Collected data:

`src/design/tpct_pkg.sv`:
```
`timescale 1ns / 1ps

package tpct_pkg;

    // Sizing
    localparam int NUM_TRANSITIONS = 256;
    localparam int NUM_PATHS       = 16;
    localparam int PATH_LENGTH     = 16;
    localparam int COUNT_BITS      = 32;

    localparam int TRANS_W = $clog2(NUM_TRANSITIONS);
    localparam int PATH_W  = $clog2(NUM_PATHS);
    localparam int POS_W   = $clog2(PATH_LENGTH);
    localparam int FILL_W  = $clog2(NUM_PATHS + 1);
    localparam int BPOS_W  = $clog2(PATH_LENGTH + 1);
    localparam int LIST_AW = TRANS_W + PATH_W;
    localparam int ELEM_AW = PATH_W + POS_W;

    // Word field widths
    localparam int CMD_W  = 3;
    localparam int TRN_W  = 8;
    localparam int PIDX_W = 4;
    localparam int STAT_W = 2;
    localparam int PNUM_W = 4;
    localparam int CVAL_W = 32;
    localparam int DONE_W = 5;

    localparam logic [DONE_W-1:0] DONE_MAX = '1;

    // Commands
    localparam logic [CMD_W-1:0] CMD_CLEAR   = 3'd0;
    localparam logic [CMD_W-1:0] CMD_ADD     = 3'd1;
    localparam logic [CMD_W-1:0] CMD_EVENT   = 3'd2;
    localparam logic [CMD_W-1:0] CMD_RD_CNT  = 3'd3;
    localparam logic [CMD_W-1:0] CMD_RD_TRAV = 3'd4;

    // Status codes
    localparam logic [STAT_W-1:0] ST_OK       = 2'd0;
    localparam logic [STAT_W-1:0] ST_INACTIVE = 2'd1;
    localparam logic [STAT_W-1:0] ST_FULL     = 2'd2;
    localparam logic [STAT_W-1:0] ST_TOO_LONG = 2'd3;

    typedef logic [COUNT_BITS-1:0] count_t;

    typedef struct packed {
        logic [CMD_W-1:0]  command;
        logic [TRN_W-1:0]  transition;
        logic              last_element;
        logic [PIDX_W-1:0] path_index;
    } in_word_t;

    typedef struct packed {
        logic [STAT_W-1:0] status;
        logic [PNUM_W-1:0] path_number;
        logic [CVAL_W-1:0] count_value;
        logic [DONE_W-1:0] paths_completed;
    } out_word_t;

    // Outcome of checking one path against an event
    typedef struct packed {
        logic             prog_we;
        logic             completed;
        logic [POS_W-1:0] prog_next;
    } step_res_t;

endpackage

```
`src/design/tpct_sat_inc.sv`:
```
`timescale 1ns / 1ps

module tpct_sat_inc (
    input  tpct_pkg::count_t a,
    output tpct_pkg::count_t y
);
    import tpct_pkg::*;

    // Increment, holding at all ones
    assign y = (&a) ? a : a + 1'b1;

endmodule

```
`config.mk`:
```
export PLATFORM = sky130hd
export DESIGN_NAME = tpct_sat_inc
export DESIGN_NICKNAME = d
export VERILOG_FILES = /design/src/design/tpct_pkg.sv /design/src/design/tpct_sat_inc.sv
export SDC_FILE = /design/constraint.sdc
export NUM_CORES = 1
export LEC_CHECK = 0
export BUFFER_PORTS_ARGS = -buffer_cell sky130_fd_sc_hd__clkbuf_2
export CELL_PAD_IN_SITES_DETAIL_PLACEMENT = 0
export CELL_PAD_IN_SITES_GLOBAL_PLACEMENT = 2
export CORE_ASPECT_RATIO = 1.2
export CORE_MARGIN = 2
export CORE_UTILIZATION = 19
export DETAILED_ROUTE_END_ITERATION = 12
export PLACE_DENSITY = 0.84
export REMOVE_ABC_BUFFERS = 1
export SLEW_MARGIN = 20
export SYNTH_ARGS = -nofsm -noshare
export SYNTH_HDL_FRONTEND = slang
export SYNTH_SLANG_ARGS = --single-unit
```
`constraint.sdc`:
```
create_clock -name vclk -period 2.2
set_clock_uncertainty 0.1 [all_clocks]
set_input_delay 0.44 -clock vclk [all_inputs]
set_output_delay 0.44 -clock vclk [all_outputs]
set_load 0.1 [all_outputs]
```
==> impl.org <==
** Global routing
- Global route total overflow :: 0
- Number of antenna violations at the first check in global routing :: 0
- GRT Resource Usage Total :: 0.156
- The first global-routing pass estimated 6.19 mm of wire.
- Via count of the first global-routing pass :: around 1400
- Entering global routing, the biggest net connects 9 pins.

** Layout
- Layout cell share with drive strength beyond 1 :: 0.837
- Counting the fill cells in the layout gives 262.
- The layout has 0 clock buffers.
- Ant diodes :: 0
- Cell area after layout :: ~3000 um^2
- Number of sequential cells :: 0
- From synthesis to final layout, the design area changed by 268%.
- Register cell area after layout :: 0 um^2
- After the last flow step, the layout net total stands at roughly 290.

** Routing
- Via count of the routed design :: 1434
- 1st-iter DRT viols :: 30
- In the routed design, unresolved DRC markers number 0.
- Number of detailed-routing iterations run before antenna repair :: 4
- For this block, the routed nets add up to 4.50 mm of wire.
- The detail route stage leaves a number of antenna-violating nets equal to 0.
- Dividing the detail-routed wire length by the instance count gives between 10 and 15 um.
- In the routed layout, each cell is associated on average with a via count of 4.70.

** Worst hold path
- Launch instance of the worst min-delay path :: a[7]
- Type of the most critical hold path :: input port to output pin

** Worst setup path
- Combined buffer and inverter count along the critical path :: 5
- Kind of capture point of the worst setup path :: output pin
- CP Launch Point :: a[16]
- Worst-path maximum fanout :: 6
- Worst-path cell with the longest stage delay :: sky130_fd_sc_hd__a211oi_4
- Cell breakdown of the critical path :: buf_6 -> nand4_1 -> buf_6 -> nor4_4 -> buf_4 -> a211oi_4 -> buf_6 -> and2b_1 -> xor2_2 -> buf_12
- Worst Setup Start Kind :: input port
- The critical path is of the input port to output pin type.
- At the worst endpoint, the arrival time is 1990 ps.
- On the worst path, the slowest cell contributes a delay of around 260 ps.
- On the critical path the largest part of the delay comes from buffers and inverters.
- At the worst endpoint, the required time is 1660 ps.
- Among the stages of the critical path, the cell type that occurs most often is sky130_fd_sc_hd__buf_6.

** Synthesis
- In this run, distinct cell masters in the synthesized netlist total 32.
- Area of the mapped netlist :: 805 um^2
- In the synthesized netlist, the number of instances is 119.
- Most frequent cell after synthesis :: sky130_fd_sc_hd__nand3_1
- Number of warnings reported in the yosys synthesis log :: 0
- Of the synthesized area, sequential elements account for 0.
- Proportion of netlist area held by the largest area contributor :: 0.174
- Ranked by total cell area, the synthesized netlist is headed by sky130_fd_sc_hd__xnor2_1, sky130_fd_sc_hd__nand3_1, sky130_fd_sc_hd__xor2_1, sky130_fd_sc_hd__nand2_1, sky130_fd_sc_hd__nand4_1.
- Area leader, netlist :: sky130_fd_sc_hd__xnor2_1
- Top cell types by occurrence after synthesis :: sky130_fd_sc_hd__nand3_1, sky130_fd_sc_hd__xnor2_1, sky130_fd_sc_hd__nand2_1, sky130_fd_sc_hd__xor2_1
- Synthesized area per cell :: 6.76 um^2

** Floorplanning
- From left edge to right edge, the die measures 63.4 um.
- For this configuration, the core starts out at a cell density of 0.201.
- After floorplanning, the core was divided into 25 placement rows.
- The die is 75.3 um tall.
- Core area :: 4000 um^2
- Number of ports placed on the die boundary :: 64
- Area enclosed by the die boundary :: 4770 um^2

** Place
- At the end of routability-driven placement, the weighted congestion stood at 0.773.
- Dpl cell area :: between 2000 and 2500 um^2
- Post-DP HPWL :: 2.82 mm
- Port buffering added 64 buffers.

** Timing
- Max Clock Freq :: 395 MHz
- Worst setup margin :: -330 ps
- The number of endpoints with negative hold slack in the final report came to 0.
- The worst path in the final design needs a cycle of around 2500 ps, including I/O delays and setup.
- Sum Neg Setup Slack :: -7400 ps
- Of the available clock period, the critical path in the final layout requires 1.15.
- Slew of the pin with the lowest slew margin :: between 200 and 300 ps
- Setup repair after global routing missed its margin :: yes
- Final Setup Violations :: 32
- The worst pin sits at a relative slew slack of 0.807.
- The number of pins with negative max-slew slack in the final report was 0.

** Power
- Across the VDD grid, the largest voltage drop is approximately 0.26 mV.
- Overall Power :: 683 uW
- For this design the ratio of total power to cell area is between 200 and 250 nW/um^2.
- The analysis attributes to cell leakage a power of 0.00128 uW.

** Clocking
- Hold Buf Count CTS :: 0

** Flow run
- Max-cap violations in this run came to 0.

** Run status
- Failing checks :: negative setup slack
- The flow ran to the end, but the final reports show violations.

AIM OF THE TASK: Could you find every line in the records above that has the string "around" and copy it?

FINISHED TASK:
- Via count of the first global-routing pass :: around 1400
- On the worst path, the slowest cell contributes a delay of around 260 ps.
- The worst path in the final design needs a cycle of around 2500 ps, including I/O delays and setup.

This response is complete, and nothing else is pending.